Could you set down exactly the lines of the data below, starting at the one that holds "cells_and_area,finalInstanceArea,26900,sq um" and ending at the one that holds "3: cell count", both included, and only those?

Data provided -
═══
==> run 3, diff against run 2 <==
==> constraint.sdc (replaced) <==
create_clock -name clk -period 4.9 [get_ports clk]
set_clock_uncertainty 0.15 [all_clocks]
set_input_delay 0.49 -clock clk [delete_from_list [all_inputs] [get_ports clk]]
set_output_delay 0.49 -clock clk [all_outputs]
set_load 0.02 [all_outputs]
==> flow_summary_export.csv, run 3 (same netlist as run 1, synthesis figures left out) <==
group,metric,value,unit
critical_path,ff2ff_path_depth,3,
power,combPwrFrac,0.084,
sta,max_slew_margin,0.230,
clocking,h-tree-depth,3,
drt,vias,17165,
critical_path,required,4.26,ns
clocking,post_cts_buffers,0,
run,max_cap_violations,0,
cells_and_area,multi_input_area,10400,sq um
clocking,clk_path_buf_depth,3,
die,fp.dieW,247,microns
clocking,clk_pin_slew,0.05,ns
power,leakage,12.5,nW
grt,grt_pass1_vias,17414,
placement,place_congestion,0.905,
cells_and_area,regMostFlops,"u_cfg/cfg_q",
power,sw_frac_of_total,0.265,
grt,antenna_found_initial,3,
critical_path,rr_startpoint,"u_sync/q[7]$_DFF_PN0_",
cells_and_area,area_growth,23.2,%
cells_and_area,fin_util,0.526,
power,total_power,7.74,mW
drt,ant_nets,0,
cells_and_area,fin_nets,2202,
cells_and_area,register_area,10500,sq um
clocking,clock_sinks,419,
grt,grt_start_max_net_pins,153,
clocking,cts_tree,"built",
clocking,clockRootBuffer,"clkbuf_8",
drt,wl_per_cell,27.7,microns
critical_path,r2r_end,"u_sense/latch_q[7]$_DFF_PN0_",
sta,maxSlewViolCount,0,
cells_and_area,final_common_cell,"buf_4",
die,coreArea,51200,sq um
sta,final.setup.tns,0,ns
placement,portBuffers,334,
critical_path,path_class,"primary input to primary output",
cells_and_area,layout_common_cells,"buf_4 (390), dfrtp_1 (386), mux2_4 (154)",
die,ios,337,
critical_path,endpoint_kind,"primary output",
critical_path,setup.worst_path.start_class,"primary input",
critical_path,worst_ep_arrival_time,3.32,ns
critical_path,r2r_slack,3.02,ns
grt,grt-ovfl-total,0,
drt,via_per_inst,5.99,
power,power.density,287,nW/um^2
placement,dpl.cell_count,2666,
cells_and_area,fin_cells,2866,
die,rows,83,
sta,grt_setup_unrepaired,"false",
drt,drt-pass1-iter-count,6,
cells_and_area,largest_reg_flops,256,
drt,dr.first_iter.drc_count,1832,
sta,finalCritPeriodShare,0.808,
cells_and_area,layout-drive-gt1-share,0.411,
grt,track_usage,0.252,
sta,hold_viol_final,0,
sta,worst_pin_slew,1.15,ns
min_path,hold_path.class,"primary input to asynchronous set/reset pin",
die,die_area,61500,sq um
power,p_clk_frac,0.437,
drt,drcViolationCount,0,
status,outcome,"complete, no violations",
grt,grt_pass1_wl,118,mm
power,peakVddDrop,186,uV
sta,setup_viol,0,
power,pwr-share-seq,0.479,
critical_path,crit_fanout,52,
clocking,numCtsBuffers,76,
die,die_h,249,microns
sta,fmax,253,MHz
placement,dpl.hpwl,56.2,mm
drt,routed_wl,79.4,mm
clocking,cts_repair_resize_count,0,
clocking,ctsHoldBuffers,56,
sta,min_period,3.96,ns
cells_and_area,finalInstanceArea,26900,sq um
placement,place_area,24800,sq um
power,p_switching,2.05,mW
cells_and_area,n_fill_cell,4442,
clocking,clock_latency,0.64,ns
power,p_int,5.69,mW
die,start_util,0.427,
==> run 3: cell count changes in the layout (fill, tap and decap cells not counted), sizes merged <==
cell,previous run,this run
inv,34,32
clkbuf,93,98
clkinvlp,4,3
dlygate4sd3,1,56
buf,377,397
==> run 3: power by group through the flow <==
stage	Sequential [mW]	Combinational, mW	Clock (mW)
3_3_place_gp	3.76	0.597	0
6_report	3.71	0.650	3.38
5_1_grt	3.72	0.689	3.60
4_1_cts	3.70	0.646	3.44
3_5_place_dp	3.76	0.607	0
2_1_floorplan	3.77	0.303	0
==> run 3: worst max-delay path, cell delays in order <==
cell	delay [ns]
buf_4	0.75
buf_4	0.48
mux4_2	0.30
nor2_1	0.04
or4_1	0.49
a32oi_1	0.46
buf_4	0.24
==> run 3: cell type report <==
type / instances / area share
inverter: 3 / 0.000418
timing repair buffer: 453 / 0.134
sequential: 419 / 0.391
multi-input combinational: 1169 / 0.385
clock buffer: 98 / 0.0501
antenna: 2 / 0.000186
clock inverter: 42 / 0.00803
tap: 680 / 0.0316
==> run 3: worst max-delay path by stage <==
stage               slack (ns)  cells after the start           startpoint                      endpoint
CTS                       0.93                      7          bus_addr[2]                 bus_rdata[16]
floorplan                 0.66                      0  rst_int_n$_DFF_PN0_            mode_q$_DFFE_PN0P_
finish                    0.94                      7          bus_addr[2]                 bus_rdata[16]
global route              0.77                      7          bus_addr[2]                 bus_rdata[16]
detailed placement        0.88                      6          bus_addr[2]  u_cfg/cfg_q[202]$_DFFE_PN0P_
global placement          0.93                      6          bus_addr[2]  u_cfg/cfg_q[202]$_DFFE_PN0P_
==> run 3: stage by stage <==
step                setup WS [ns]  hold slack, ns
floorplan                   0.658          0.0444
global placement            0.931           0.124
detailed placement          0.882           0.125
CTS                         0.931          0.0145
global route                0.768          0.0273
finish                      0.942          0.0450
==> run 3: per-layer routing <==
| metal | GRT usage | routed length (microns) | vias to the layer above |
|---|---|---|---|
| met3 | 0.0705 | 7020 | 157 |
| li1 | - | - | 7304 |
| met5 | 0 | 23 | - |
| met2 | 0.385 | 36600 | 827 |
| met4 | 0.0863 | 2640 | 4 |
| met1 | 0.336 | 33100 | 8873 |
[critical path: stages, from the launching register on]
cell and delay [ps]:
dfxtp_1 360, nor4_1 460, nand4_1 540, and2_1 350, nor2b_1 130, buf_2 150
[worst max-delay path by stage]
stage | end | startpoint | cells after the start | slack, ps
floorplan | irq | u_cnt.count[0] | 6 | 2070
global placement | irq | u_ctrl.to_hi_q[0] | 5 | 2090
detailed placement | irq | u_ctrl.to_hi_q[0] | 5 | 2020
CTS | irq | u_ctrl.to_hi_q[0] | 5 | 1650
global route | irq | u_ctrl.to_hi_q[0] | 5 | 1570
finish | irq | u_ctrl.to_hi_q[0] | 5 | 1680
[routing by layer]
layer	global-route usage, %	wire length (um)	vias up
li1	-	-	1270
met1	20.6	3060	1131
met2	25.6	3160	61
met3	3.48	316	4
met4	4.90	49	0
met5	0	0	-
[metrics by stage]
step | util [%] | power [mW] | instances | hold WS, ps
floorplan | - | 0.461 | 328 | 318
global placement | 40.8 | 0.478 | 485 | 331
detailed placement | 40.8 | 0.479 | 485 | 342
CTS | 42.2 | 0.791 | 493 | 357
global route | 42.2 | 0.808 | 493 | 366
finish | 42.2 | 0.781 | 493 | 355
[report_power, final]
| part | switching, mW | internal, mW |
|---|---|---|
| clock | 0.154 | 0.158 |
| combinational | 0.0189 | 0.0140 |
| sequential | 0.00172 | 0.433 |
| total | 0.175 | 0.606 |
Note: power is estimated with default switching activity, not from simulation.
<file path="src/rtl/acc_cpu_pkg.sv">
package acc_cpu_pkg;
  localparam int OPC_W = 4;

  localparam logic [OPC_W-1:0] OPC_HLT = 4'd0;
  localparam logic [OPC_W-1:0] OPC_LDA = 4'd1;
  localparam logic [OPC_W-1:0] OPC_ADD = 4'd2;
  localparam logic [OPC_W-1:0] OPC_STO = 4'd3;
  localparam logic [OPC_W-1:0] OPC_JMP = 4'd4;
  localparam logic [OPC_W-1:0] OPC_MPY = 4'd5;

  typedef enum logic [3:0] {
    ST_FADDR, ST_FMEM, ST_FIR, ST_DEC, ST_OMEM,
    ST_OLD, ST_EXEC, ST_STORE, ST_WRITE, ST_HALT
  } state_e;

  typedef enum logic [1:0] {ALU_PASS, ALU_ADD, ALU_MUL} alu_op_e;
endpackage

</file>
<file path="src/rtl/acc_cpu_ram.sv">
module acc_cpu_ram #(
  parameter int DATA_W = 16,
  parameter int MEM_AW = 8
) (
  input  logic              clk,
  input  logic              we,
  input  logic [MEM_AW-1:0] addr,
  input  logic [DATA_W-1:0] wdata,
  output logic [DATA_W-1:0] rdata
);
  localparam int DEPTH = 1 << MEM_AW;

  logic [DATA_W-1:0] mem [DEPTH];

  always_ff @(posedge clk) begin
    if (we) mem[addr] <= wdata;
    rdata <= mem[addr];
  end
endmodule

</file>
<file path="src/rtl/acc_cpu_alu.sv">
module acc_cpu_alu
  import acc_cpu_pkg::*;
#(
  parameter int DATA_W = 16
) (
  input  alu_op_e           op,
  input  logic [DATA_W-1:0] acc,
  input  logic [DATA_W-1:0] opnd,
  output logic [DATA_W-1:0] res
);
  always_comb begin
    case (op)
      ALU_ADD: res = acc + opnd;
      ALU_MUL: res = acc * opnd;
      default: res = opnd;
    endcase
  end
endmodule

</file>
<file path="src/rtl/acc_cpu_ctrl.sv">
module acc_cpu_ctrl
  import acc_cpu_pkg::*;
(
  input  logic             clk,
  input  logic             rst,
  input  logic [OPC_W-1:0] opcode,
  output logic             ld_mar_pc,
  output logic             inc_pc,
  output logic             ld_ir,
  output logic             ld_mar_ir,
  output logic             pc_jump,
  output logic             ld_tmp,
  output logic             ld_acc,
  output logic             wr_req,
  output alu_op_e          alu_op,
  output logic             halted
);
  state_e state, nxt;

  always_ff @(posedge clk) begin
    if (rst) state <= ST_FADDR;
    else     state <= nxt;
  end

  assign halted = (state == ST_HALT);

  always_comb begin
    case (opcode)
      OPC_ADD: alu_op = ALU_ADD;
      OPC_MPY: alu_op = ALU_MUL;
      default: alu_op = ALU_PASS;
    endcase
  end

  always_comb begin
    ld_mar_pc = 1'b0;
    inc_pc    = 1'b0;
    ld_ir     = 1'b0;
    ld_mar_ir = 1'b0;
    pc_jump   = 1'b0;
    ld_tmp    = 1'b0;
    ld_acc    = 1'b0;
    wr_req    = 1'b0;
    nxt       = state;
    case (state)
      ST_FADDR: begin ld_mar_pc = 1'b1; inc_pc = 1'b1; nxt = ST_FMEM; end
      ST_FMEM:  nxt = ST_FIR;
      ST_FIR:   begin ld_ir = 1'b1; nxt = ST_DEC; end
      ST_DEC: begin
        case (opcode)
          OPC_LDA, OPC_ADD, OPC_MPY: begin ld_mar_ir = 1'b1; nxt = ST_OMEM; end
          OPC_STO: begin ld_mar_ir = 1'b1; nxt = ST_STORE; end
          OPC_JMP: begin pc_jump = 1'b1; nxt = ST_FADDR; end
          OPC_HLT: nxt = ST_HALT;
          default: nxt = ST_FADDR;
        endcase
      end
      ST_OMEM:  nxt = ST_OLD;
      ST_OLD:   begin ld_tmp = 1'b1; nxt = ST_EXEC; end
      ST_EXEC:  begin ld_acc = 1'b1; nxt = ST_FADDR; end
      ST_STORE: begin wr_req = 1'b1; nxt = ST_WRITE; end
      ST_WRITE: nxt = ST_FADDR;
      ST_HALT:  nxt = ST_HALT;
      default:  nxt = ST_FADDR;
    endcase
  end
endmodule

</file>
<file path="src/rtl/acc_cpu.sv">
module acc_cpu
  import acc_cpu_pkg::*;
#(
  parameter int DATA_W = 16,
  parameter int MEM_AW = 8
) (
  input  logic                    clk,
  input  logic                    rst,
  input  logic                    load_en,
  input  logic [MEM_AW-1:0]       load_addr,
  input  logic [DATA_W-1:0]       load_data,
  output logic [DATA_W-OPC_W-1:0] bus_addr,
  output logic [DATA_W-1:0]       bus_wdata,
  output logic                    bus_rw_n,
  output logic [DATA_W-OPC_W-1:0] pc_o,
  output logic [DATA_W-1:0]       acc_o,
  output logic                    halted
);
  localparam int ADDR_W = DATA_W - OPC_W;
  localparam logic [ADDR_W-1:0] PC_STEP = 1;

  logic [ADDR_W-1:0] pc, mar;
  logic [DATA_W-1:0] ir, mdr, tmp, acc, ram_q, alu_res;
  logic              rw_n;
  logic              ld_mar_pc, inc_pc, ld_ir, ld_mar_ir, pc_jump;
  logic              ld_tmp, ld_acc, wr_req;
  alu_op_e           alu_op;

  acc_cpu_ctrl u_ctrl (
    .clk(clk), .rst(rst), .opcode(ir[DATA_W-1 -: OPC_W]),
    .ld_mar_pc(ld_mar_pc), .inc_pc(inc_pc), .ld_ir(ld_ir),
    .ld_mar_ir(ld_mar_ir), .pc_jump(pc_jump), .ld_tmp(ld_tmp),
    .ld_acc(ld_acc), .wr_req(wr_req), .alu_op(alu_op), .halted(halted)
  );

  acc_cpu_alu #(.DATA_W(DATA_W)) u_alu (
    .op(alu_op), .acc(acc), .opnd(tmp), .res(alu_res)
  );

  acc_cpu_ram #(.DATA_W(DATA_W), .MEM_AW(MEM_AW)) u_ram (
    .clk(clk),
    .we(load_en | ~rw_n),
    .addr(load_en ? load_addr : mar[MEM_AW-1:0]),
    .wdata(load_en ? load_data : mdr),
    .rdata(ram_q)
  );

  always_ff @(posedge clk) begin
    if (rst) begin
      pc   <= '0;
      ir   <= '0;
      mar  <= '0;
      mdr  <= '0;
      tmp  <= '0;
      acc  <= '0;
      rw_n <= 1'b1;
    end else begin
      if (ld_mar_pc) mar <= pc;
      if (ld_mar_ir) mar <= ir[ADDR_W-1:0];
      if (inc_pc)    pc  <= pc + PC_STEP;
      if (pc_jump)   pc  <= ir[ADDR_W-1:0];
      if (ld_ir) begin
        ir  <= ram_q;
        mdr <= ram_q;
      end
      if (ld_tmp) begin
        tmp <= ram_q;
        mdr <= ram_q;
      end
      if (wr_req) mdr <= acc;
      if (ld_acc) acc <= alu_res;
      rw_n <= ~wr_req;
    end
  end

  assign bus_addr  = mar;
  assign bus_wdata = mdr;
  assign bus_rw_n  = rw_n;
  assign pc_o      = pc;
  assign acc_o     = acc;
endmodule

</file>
═══
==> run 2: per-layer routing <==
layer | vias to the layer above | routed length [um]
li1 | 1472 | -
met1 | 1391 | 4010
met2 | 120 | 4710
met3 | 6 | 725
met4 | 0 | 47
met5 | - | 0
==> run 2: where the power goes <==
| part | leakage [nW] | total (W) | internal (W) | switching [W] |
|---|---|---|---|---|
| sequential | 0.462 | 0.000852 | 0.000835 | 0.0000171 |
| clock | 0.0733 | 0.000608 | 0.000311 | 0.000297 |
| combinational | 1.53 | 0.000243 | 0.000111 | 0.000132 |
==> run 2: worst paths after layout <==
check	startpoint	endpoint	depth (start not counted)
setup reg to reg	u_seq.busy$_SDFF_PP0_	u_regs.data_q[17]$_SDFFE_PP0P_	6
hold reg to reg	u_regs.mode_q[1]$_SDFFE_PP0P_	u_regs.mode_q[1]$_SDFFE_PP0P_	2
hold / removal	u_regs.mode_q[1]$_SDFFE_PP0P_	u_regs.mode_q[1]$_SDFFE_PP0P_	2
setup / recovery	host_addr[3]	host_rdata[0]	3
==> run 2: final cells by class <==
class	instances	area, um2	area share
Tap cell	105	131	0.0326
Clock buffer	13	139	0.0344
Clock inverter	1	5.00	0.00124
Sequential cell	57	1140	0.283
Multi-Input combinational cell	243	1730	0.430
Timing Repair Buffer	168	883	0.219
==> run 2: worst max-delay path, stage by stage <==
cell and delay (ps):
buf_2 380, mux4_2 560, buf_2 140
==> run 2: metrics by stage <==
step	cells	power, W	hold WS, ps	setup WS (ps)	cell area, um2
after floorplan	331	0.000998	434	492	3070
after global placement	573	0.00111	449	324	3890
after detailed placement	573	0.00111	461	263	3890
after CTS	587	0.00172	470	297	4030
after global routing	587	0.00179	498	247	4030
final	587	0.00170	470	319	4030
═══
Written answer -
cells_and_area,finalInstanceArea,26900,sq um
placement,place_area,24800,sq um
power,p_switching,2.05,mW
cells_and_area,n_fill_cell,4442,
clocking,clock_latency,0.64,ns
power,p_int,5.69,mW
die,start_util,0.427,
==> run 3: cell count changes in the layout (fill, tap and decap cells not counted), sizes merged <==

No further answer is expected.